Hydra resolves callables by dotted path (for example xlm.tasks.owt.preprocess_fn). You do not need to list every symbol in the parent tasks/__init__.py—that file is only a package marker, not a barrel re-export of all tasks.

Preprocess function

Configured as preprocess_function on the dataset manager. At runtime it is loaded with get_function and passed to datasets.Dataset.map. The effective signature is:

(example: dict, tokenizer, **preprocess_function_kwargs) -> dict

Return only the columns your downstream collator and model need (drop raw text via columns_to_remove, or restrict with columns_to_keep on eval configs).

Minimal LM-style preprocessing — encode raw text to token IDs; combine with on_the_fly_processor: xlm.datamodule.token_ids_to_input_ids:

Structured fields + different processors per split — build task-specific columns (for example input_token_ids, prompt_token_ids), then choose on_the_fly_processor per dataset YAML:

Optional row filters — set filter_fn to a dotted path and filter_suffix (required when filter_fn is set). Example filter implementations live beside preprocessing in sudoku_extreme/__init__.py.

Benchmark-style eval + post-hoc scoring — preprocessing builds prompt/target columns and carries gold answers through the batch for logging; a post_hoc_evaluator class scores saved predictions:

Large optional imports — keep the default import surface light and defer heavy imports (see safe_molgen/__init__.py delegating to _safe_molgen_impl.py).

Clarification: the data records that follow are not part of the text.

## config.mk

```make
export PLATFORM = sky130hd
export DESIGN_NAME = uart_sdram_cmd_engine
export DESIGN_NICKNAME = d
export VERILOG_FILES = /design/src/rtl/uart_cmd_pkg.sv /design/src/rtl/uart_sdram_cmd_engine_fifo.sv /design/src/rtl/uart_sdram_cmd_engine.sv
export SDC_FILE = /design/constraint.sdc
export NUM_CORES = 2
export LEC_CHECK = 0
export CORE_AREA = 2 2 529 531
export DETAILED_ROUTE_END_ITERATION = 6
export DIE_AREA = 0 0 531 533
export PLACE_DENSITY_LB_ADDON = 0.3
export RECOVER_POWER = 100
export SKIP_LAST_GASP = 1
export SYNTH_ARGS = -nofsm -noshare
export SYNTH_HDL_FRONTEND = slang
export SYNTH_SLANG_ARGS = --single-unit
```

## constraint.sdc

```tcl
create_clock -name clk -period 6.3 [get_ports clk]
set_clock_uncertainty 0.2 [all_clocks]
set_input_delay 1.575 -clock clk [delete_from_list [all_inputs] [get_ports clk]]
set_output_delay 1.575 -clock clk [all_outputs]
set_load 0.02 [all_outputs]
```

## src/rtl/uart_cmd_pkg.sv

```systemverilog
// Shared types and wire-protocol characters for the UART-to-SDRAM command engine.
package uart_cmd_pkg;

    typedef enum logic [3:0] {
        ST_IDLE, ST_CMD, ST_LEN, ST_ADDR,
        ST_RD_ISSUE, ST_RD_WAIT,
        ST_WR_GET, ST_WR_WAIT,
        ST_FILL_GET, ST_FILL_ISSUE, ST_FILL_WAIT,
        ST_VER, ST_RESP
    } state_t;

    // Command characters
    localparam logic [7:0] CH_START   = 8'h21; // '!'
    localparam logic [7:0] CH_READ    = 8'h52; // 'R'
    localparam logic [7:0] CH_WRITE   = 8'h57; // 'W'
    localparam logic [7:0] CH_FILL    = 8'h46; // 'F'
    localparam logic [7:0] CH_VER     = 8'h56; // 'V'

    // Response characters
    localparam logic [7:0] CH_WR_OK   = 8'h77; // 'w'
    localparam logic [7:0] CH_FILL_OK = 8'h66; // 'f'
    localparam logic [7:0] CH_BAD     = 8'h3F; // '?'
    localparam logic [7:0] CH_TMO     = 8'h40; // '@'

    // One byte-lane write on the 16-bit SDRAM port
    typedef struct packed {
        logic [15:0] data;
        logic [1:0]  mask;
    } sd_wr_t;

    // Place a byte in the lane selected by the address LSB
    function automatic sd_wr_t lane_write(input logic [7:0] b, input logic lane);
        sd_wr_t w;
        w.data = lane ? {b, 8'h00} : {8'h00, b};
        w.mask = lane ? 2'b10 : 2'b01;
        return w;
    endfunction

endpackage

```

## src/rtl/uart_sdram_cmd_engine_fifo.sv

```systemverilog
// Show-ahead byte fifo buffering host bytes; pushes while full are dropped.
module uart_sdram_cmd_engine_fifo #(
    parameter int unsigned NUM   = 512,
    parameter int unsigned WIDTH = 8
) (
    input  logic             clk,
    input  logic             i_reset,
    input  logic             i_push,
    input  logic [WIDTH-1:0] i_data,
    input  logic             i_pop,
    output logic [WIDTH-1:0] o_data_c,
    output logic             o_empty_c,
    output logic             o_full_c
);
    localparam int unsigned AW = $clog2(NUM);

    logic [WIDTH-1:0] r_mem [NUM];
    logic [AW:0]      r_wr_ptr;
    logic [AW:0]      r_rd_ptr;
    logic             w_push_ok;
    logic             w_pop_ok;

    assign o_empty_c = (r_wr_ptr == r_rd_ptr);
    assign o_full_c  = (r_wr_ptr[AW] != r_rd_ptr[AW]) && (r_wr_ptr[AW-1:0] == r_rd_ptr[AW-1:0]);
    assign w_push_ok = i_push && !o_full_c;
    assign w_pop_ok  = i_pop && !o_empty_c;
    assign o_data_c  = r_mem[r_rd_ptr[AW-1:0]];

    // Pointer update; reset flushes contents
    always_ff @(posedge clk) begin
        if (i_reset) begin
            r_wr_ptr <= '0;
            r_rd_ptr <= '0;
        end else begin
            if (w_push_ok) r_wr_ptr <= r_wr_ptr + (AW+1)'(1);
            if (w_pop_ok)  r_rd_ptr <= r_rd_ptr + (AW+1)'(1);
        end
    end

    // Storage write
    always_ff @(posedge clk) begin
        if (w_push_ok) r_mem[r_wr_ptr[AW-1:0]] <= i_data;
    end

endmodule

```

## src/rtl/uart_sdram_cmd_engine.sv

```systemverilog
// Framed host command decoder driving a one-access-at-a-time SDRAM port.
module uart_sdram_cmd_engine
    import uart_cmd_pkg::*;
#(
    parameter int unsigned ADDR_BITS  = 24,
    parameter int unsigned ADDR_BYTES = 4,
    parameter int unsigned LEN_BYTES  = 4,
    parameter int unsigned FIFO_DEPTH = 512,
    parameter logic [31:0] VERSION    = 32'h0002_0000,
    parameter int unsigned TIMEOUT    = 1_000_000
) (
    input  logic                 clk,
    input  logic                 reset,
    input  logic [7:0]           uart_rxd,
    input  logic                 uart_rxd_strobe,
    output logic [7:0]           uart_txd,
    output logic                 uart_txd_strobe,
    input  logic                 uart_txd_ready,
    output logic [ADDR_BITS-1:0] sd_addr,
    output logic [15:0]          sd_wr_data,
    output logic [1:0]           sd_wr_mask,
    input  logic [15:0]          sd_rd_data,
    input  logic                 sd_ack,
    input  logic                 sd_idle,
    output logic                 sd_we,
    output logic                 sd_enable
);
    localparam int unsigned LW = LEN_BYTES * 8;
    localparam int unsigned TW = $clog2(TIMEOUT + 1);

    state_t                r_state;
    logic [7:0]            r_cmd;
    logic [LW-1:0]         r_len;
    logic [ADDR_BITS-1:0]  r_addr;
    logic [1:0]            r_cnt;
    logic [31:0]           r_ver;
    logic [7:0]            r_fill;
    logic                  r_have;
    logic [TW-1:0]         r_tmo;
    logic [7:0]            r_txd;
    logic                  r_txd_strobe;
    sd_wr_t                r_wr;
    logic                  r_we;
    logic                  r_en;

    logic [7:0]            w_rx_byte;
    logic                  w_rx_empty;
    logic                  w_rx_full;
    logic                  w_rx_valid;
    logic                  w_push;
    logic                  w_pop;
    logic                  w_tx_ok;
    logic                  w_issue_ok;
    logic                  w_timed;
    logic                  w_tmo_hit;

    assign uart_txd        = r_txd;
    assign uart_txd_strobe = r_txd_strobe;
    assign sd_addr         = r_addr;
    assign sd_wr_data      = r_wr.data;
    assign sd_wr_mask      = r_wr.mask;
    assign sd_we           = r_we;
    assign sd_enable       = r_en;

    assign w_push     = uart_rxd_strobe && !w_rx_full;
    assign w_rx_valid = !w_rx_empty;
    // A gap cycle after each strobe lets the transmitter drop ready before the next byte
    assign w_tx_ok    = uart_txd_ready && !r_txd_strobe;
    assign w_issue_ok = sd_idle && !r_en;
    assign w_timed    = (r_state == ST_CMD) || (r_state == ST_LEN) || (r_state == ST_ADDR) ||
                        (r_state == ST_WR_GET) || (r_state == ST_FILL_GET);
    assign w_tmo_hit  = w_timed && !w_pop && (r_tmo == TW'(TIMEOUT - 1));

    uart_sdram_cmd_engine_fifo #(
        .NUM   (FIFO_DEPTH),
        .WIDTH (8)
    ) u_rx_fifo (
        .clk       (clk),
        .i_reset   (reset),
        .i_push    (w_push),
        .i_data    (uart_rxd),
        .i_pop     (w_pop),
        .o_data_c  (w_rx_byte),
        .o_empty_c (w_rx_empty),
        .o_full_c  (w_rx_full)
    );

    // Fifo pop decision: bytes are consumed only in states that can act on them now
    always_comb begin
        w_pop = 1'b0;
        case (r_state)
            ST_IDLE:                              w_pop = w_rx_valid && ((w_rx_byte == CH_START) || w_tx_ok);
            ST_CMD, ST_LEN, ST_ADDR, ST_FILL_GET: w_pop = w_rx_valid;
            ST_WR_GET:                            w_pop = w_rx_valid && w_issue_ok;
            default:                              w_pop = 1'b0;
        endcase
    end

    // Command FSM with registered UART and SDRAM outputs
    always_ff @(posedge clk) begin
        if (reset) begin
            r_state      <= ST_IDLE;
            r_cmd        <= '0;
            r_len        <= '0;
            r_addr       <= '0;
            r_cnt        <= '0;
            r_ver        <= '0;
            r_fill       <= '0;
            r_have       <= 1'b0;
            r_tmo        <= '0;
            r_txd        <= '0;
            r_txd_strobe <= 1'b0;
            r_wr         <= '0;
            r_we         <= 1'b0;
            r_en         <= 1'b0;
        end else begin
            r_txd_strobe <= 1'b0;
            if (!w_timed || w_pop) r_tmo <= '0;
            else                   r_tmo <= r_tmo + TW'(1);

            if (w_tmo_hit) begin
                r_txd   <= CH_TMO;
                r_state <= ST_RESP;
            end else begin
                case (r_state)
                    ST_IDLE: begin
                        if (w_pop) begin
                            if (w_rx_byte == CH_START) begin
                                r_state <= ST_CMD;
                            end else begin
                                r_txd        <= w_rx_byte;
                                r_txd_strobe <= 1'b1;
                            end
                        end
                    end
                    ST_CMD: begin
                        if (w_pop) begin
                            r_cmd  <= w_rx_byte;
                            r_cnt  <= '0;
                            r_addr <= '0;
                            case (w_rx_byte)
                                CH_READ, CH_WRITE, CH_FILL: r_state <= ST_LEN;
                                CH_VER: begin
                                    r_ver   <= VERSION;
                                    r_state <= ST_VER;
                                end
                                default: begin
                                    r_txd   <= CH_BAD;
                                    r_state <= ST_RESP;
                                end
                            endcase
                        end
                    end
                    ST_LEN: begin
                        if (w_pop) begin
                            r_len <= LW'({r_len, w_rx_byte});
                            r_cnt <= r_cnt + 2'd1;
                            if (r_cnt == 2'(LEN_BYTES - 1)) begin
                                r_cnt   <= '0;
                                r_state <= ST_ADDR;
                            end
                        end
                    end
                    ST_ADDR: begin
                        if (w_pop) begin
                            r_addr <= ADDR_BITS'({r_addr, w_rx_byte});
                            r_cnt  <= r_cnt + 2'd1;
                            if (r_cnt == 2'(ADDR_BYTES - 1)) begin
                                r_cnt <= '0;
                                // Zero length: no access; reads have no trailer, writes/fills still acknowledge
                                if (r_len == '0) begin
                                    if (r_cmd == CH_READ) begin
                                        r_state <= ST_IDLE;
                                    end else begin
                                        r_txd   <= (r_cmd == CH_WRITE) ? CH_WR_OK : CH_FILL_OK;
                                        r_state <= ST_RESP;
                                    end
                                end else begin
                                    case (r_cmd)
                                        CH_READ:  r_state <= ST_RD_ISSUE;
                                        CH_WRITE: r_state <= ST_WR_GET;
                                        default:  r_state <= ST_FILL_GET;
                                    endcase
                                end
                            end
                        end
                    end
                    ST_RD_ISSUE: begin
                        if (w_issue_ok && w_tx_ok) begin
                            r_en    <= 1'b1;
                            r_we    <= 1'b0;
                            r_have  <= 1'b0;
                            r_state <= ST_RD_WAIT;
                        end
                    end
                    ST_RD_WAIT: begin
                        if (r_en && sd_ack) begin
                            r_en   <= 1'b0;
                            r_txd  <= r_addr[0] ? sd_rd_data[15:8] : sd_rd_data[7:0];
                            r_have <= 1'b1;
                        end else if (r_have && w_tx_ok) begin
                            r_txd_strobe <= 1'b1;
                            r_have       <= 1'b0;
                            r_addr       <= r_addr + ADDR_BITS'(1);
                            r_len        <= r_len - LW'(1);
                            r_state      <= (r_len == LW'(1)) ? ST_IDLE : ST_RD_ISSUE;
                        end
                    end
                    ST_WR_GET: begin
                        if (w_pop) begin
                            r_wr    <= lane_write(w_rx_byte, r_addr[0]);
                            r_en    <= 1'b1;
                            r_we    <= 1'b1;
                            r_state <= ST_WR_WAIT;
                        end
                    end
                    ST_WR_WAIT: begin
                        if (sd_ack) begin
                            r_en   <= 1'b0;
                            r_we   <= 1'b0;
                            r_addr <= r_addr + ADDR_BITS'(1);
                            r_len  <= r_len - LW'(1);
                            if (r_len == LW'(1)) begin
                                r_txd   <= CH_WR_OK;
                                r_state <= ST_RESP;
                            end else begin
                                r_state <= ST_WR_GET;
                            end
                        end
                    end
                    ST_FILL_GET: begin
                        if (w_pop) begin
                            r_fill  <= w_rx_byte;
                            r_state <= ST_FILL_ISSUE;
                        end
                    end
                    ST_FILL_ISSUE: begin
                        if (w_issue_ok) begin
                            r_wr    <= lane_write(r_fill, r_addr[0]);
                            r_en    <= 1'b1;
                            r_we    <= 1'b1;
                            r_state <= ST_FILL_WAIT;
                        end
                    end
                    ST_FILL_WAIT: begin
                        if (sd_ack) begin
                            r_en   <= 1'b0;
                            r_we   <= 1'b0;
                            r_addr <= r_addr + ADDR_BITS'(1);
                            r_len  <= r_len - LW'(1);
                            if (r_len == LW'(1)) begin
                                r_txd   <= CH_FILL_OK;
                                r_state <= ST_RESP;
                            end else begin
                                r_state <= ST_FILL_ISSUE;
                            end
                        end
                    end
                    ST_VER: begin
                        if (w_tx_ok) begin
                            r_txd        <= r_ver[31:24];
                            r_ver        <= {r_ver[23:0], 8'h00};
                            r_txd_strobe <= 1'b1;
                            r_cnt        <= r_cnt + 2'd1;
                            if (r_cnt == 2'd3) begin
                                r_cnt   <= '0;
                                r_state <= ST_IDLE;
                            end
                        end
                    end
                    ST_RESP: begin
                        if (w_tx_ok) begin
                            r_txd_strobe <= 1'b1;
                            r_state      <= ST_IDLE;
                        end
                    end
                    default: r_state <= ST_IDLE;
                endcase
            end
        end
    end

endmodule

```

# Word level (Yosys, flattened, before mapping)
# Memories as Yosys holds them, arrays and structs flattened. A register that Yosys moved wholly into a read port is not among the register bits.
# Cells that the tools add are included.
# Widths: inputs -> output; s select.
[totals] output_inout_bits=53 mem_bits_rw=4096 word_cells=258 inputBits=30 reg_bits=180 memories=1
[memory_table] name="u_rx_fifo.r_mem" depth=512 width=8 rd=1 rd_ports_with_merged_regs=1 write_ports=1 line="uart_sdram_cmd_engine_fifo.sv:17" rtl="logic [WIDTH-1:0] r_mem [NUM];"
[classes] n_mux=93 eq_ne=79 bitwise=1 addsub=6 n_reduce_logical=59
[op_table] op="$mux 32" n=7
[op_table] op="$mux 24" n=5
[op_table] op="$mux 8" n=15
[op_table] op="$pmux 24 s4" n=1
[op_table] op="$pmux 32 s3" n=1
[op_table] op="$mux 4" n=22
[op_table] op="$pmux 32 s2" n=1
[op_table] op="$pmux 8 s7" n=1
[op_table] op="$pmux 4 s13" n=1
[op_table] op="$ne 3x3->1 const B" n=17
[op_table] op="$eq 8x7->1 const B" n=6
[op_table] op="$mux 18" n=2
[op_table] op="$pmux 18 s2" n=1
[op_table] op="$reduce_and 18->1" n=2
[op_table] op="$eq 32x1->1 const B" n=1
[op_table] op="$logic_not 32->1" n=1
[op_table] op="$mux 16" n=2
[op_table] op="$ne 2x2->1 const B" n=16
[op_table] op="$sub 32x1->32 const B" n=1
[op_table] op="$reduce_and 15->1" n=2
[op_table] op="$ne 3x2->1 const B" n=9
[op_table] op="$add 24x1->24 const B" n=1
[op_table] op="$ne 2x1->1 const B" n=12
[op_table] op="$add 10x1->10 const B" n=2
[op_table] op="other kinds (43)" n=109

# Depth between registers and ports, before layout
[logic_depth] ltp_word=10 ltp_mapped=19 mapped_depth_nobuf=12

# Hierarchy
# Synthesis repeated with hierarchy kept, for this count alone.
[hier_totals] cells_unflattened=9308 hier_area_um2=170322.1
[modules_own_cells] mod="uart_sdram_cmd_engine_fifo" instances=1 cells_each=8303 area_each_um2=162658.5 seq_area_each_um2=123578.5
[modules_own_cells] mod="uart_sdram_cmd_engine" instances=1 cells_each=1005 area_each_um2=7663.6 seq_area_each_um2=2602.5

# Worst setup path after synthesis
# Ideal clock, no wire load.
[synth_path] kind="flip-flop to flip-flop" from="reg (tool-made name)" to="reg (tool-made name)" arrival_time_ns=4.465 setup_ns=0.062 path_stages_with_launch=16 t_required_ns=6.038 synth_period_minus_slack_ns=4.727 slack_ns=1.573 n_path_buf=5 cell_sequence="dfxtp_1 clkbuf_1 buf_1 buf_1 clkbuf_1 buf_1 mux2i_1 o21ai_0 nand3_1 nor3_1 or4_1 or4b_1 o21ai_2 nand3_2 or4_1 nand2_1"

# Worst setup path after layout
[layout_path] from="in uart_rxd_strobe" to="mem u_rx_fifo.r_mem[488][0] (enable)"
[layout_via] elab_chain_cells=4
[layout_rtl] item="start: declaration" line="uart_sdram_cmd_engine.sv:15" rtl="input logic uart_rxd_strobe,"
[layout_rtl] item="$logic_and 1x1->1" line="uart_sdram_cmd_engine.sv:65" rtl="assign w_push = uart_rxd_strobe && !w_rx_full;"
[layout_rtl] item="$logic_and 1x1->1" line="uart_sdram_cmd_engine_fifo.sv:25" rtl="assign w_push_ok = i_push && !o_full_c;"
[layout_rtl] item="$mux 1" line="uart_sdram_cmd_engine_fifo.sv:42" rtl="if (w_push_ok) r_mem[r_wr_ptr[AW-1:0]] <= i_data;"
[layout_rtl] item="$mux 1 (not written as such)" line="uart_sdram_cmd_engine_fifo.sv:42"
[layout_rtl] item="end: declaration" line="uart_sdram_cmd_engine_fifo.sv:17"
# Every way passes these cells.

For larger tasks you may instead split logic into additional modules inside tasks/<your_task>/ and re-export public symbols from __init__.py; Hydra paths stay xlm.tasks.<your_task>.<symbol>.


3. Add dataset YAML (src/xlm/configs/lightning_train/datasets/)

Create a new file or compose existing ones with Hydra defaults:.

  1. Training / general DatasetManager — start from default_text.yaml:

  2. full_name: Hub path in the form namespace/dataset_name/split (last segment is the split passed to load_dataset).

  3. full_name_debug: optional smaller split used when DEBUG_OVERFIT is enabled.
  4. preprocess_function, preprocess_function_kwargs.
  5. on_the_fly_processor / on_the_fly_group_processor (mutually exclusive with group processors per DatasetManager).
  6. columns_to_remove or columns_to_keep.
  7. stages: which Lightning stages use this manager (fit, validate, test, predict).
  8. collator: ??? — resolved by experiment/model package via /collator@... overrides.

  9. Eval-only EvalDatasetManager — start from default_eval.yaml:

  10. No manual disk cache path; HF map cache optional via load_from_cache_file.

  11. Typical stages: [validate, test].

Reuse patterns from math500_test.yaml for columns_to_keep and preprocess kwargs.


4. Compose a datamodule config

Datamodule skeleton: datamodule/default.yaml.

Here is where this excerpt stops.